Start of INPUT DATA

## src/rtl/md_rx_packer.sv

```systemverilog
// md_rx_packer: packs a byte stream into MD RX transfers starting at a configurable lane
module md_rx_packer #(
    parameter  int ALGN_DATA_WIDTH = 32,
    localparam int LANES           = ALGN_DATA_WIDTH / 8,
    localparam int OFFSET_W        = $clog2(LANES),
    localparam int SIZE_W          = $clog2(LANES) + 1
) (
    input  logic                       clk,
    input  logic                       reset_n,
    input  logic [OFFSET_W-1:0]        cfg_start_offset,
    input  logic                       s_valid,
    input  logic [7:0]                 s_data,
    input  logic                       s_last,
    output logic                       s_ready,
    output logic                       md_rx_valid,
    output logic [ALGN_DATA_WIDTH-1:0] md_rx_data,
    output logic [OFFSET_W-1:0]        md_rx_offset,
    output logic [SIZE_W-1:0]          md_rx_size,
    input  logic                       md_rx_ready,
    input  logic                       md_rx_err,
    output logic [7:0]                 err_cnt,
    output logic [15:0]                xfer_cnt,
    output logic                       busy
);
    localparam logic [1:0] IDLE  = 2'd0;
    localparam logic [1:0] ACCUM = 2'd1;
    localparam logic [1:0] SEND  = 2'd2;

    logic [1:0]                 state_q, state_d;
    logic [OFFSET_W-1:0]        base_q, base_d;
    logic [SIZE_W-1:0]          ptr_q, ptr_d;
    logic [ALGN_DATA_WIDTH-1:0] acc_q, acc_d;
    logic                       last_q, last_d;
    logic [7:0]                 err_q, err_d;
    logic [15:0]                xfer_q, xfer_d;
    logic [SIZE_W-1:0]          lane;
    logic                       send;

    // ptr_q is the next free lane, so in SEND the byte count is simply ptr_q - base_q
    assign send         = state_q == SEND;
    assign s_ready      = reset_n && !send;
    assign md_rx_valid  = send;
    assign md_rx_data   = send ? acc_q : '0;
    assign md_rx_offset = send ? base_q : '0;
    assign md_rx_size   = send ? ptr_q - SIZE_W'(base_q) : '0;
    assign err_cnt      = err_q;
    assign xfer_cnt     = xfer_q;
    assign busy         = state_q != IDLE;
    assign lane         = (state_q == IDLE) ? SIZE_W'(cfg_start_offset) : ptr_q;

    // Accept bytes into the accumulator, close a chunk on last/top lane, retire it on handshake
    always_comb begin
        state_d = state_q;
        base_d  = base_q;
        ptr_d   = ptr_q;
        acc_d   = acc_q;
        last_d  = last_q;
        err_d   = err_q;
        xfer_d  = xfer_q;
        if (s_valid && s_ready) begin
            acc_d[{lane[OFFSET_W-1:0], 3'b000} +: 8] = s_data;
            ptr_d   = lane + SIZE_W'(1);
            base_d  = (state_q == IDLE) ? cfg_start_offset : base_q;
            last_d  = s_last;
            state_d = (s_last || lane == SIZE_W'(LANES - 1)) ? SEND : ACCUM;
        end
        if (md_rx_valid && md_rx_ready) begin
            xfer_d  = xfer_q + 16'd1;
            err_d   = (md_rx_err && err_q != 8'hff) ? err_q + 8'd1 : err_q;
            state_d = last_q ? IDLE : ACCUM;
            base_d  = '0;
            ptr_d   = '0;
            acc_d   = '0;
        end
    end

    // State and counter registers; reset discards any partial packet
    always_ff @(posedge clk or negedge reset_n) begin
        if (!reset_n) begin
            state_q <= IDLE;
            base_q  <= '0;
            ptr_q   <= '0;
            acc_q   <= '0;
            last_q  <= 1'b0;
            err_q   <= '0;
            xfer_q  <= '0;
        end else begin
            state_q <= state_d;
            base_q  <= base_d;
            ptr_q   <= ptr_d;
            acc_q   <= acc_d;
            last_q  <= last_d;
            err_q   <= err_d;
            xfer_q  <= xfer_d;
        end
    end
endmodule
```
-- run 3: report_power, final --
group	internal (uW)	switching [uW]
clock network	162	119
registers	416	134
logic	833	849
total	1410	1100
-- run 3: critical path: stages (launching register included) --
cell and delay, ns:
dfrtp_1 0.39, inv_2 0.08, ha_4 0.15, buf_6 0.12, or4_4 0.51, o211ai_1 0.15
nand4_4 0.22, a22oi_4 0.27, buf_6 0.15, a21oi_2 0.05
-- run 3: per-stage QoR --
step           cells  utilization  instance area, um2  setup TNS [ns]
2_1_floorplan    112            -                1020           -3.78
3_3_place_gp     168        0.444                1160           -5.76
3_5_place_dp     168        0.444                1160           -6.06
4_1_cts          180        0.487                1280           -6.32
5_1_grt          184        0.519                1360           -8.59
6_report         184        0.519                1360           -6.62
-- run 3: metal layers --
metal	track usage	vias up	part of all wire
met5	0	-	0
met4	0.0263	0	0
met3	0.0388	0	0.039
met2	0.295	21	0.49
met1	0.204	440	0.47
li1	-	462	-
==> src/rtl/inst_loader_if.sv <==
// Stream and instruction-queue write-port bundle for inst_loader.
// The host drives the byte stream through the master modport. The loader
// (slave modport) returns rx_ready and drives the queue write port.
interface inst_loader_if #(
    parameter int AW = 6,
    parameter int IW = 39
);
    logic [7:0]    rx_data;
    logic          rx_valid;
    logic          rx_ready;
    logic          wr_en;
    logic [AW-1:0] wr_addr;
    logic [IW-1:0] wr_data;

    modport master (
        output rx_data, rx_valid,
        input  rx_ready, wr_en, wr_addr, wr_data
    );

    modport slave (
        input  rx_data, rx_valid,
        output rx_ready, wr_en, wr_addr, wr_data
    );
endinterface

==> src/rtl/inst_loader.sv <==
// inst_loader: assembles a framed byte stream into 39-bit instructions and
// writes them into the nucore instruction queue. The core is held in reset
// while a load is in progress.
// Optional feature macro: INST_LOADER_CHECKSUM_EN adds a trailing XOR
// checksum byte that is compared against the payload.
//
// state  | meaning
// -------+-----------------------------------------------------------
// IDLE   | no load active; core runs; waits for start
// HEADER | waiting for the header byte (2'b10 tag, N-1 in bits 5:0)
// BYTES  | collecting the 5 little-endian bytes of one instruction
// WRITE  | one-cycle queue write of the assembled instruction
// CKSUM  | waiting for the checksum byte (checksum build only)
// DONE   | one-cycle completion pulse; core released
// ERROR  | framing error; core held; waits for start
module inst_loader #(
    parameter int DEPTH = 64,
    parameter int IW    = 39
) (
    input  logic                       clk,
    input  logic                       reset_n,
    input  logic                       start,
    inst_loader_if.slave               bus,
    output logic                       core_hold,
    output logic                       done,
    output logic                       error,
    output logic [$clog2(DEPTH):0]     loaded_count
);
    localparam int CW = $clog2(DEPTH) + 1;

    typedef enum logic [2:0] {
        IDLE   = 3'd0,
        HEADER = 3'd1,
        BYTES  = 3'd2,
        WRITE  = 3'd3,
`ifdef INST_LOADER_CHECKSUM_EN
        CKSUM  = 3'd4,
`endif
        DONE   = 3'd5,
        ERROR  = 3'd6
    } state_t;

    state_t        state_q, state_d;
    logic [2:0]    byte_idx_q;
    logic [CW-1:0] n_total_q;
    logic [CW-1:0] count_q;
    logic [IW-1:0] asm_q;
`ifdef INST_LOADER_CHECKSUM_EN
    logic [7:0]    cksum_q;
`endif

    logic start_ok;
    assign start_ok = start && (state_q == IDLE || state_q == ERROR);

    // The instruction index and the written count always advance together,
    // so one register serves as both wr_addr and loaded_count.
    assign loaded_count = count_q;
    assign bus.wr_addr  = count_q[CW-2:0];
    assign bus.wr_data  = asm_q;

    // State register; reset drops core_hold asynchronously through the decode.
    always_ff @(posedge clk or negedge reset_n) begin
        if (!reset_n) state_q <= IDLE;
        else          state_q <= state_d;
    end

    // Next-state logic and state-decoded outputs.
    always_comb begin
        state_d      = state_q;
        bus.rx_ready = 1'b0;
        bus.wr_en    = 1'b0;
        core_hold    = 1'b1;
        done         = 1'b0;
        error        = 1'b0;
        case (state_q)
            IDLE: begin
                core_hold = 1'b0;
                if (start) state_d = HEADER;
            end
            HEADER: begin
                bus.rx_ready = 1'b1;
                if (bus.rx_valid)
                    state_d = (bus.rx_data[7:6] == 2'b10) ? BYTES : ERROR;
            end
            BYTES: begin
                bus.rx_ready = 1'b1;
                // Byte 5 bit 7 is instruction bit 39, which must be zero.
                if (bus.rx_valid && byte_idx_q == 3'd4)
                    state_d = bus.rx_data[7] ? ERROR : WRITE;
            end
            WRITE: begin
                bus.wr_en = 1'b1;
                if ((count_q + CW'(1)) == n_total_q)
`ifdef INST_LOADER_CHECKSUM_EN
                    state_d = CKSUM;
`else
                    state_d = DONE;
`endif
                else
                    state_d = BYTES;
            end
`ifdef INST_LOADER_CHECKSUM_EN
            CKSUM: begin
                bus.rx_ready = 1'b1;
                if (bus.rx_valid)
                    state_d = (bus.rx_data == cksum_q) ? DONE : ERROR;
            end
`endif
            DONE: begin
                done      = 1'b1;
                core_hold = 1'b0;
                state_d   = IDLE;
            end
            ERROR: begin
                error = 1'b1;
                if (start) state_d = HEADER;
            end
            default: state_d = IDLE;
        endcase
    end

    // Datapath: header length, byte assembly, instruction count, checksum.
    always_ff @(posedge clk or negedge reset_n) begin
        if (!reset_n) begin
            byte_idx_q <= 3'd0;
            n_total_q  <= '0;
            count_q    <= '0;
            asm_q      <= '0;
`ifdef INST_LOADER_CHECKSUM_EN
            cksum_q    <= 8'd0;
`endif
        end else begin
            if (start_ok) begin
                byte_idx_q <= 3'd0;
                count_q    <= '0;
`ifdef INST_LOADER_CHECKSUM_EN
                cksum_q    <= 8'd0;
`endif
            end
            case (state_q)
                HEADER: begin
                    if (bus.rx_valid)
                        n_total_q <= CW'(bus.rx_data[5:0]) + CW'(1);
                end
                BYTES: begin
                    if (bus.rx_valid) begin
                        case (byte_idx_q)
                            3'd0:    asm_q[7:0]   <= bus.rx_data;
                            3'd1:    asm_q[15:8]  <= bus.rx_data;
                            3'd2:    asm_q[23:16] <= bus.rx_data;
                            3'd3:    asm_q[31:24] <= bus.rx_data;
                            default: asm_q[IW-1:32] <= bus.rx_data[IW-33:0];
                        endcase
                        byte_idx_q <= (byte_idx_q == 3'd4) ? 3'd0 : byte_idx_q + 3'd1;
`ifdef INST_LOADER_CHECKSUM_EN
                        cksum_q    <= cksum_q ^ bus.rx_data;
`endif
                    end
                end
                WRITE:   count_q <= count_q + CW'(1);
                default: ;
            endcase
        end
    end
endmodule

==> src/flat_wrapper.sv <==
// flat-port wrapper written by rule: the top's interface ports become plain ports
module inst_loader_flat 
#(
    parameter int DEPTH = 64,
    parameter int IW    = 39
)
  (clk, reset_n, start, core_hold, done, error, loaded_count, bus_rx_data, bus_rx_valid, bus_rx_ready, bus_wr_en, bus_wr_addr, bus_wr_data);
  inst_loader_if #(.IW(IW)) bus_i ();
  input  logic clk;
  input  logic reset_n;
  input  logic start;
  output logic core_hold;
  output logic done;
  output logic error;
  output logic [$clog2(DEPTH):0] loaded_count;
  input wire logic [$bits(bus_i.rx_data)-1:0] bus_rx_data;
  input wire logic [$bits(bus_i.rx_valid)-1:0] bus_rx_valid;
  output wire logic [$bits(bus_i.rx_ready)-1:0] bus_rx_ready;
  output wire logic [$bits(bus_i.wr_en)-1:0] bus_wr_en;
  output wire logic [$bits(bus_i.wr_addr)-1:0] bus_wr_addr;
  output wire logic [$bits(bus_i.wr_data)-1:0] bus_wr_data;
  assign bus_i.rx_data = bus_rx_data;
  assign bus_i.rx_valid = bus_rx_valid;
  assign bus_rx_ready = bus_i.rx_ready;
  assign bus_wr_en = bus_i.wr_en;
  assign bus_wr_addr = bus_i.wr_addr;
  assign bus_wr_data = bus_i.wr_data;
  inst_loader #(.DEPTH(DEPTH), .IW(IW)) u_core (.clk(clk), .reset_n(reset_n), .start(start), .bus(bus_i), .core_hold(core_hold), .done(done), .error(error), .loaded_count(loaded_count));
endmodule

End of INPUT DATA

> _EXERCISE DESCRIPTION_: Restate word for word the entries above, starting at the line with "if (start_ok) begin" and ending at the line with "asm_q[23:16] <= bus.rx_data;", inclusive, and no others.

> _SOLVED EXERCISE_:
            if (start_ok) begin
                byte_idx_q <= 3'd0;
                count_q    <= '0;
`ifdef INST_LOADER_CHECKSUM_EN
                cksum_q    <= 8'd0;
`endif
            end
            case (state_q)
                HEADER: begin
                    if (bus.rx_valid)
                        n_total_q <= CW'(bus.rx_data[5:0]) + CW'(1);
                end
                BYTES: begin
                    if (bus.rx_valid) begin
                        case (byte_idx_q)
                            3'd0:    asm_q[7:0]   <= bus.rx_data;
                            3'd1:    asm_q[15:8]  <= bus.rx_data;
                            3'd2:    asm_q[23:16] <= bus.rx_data;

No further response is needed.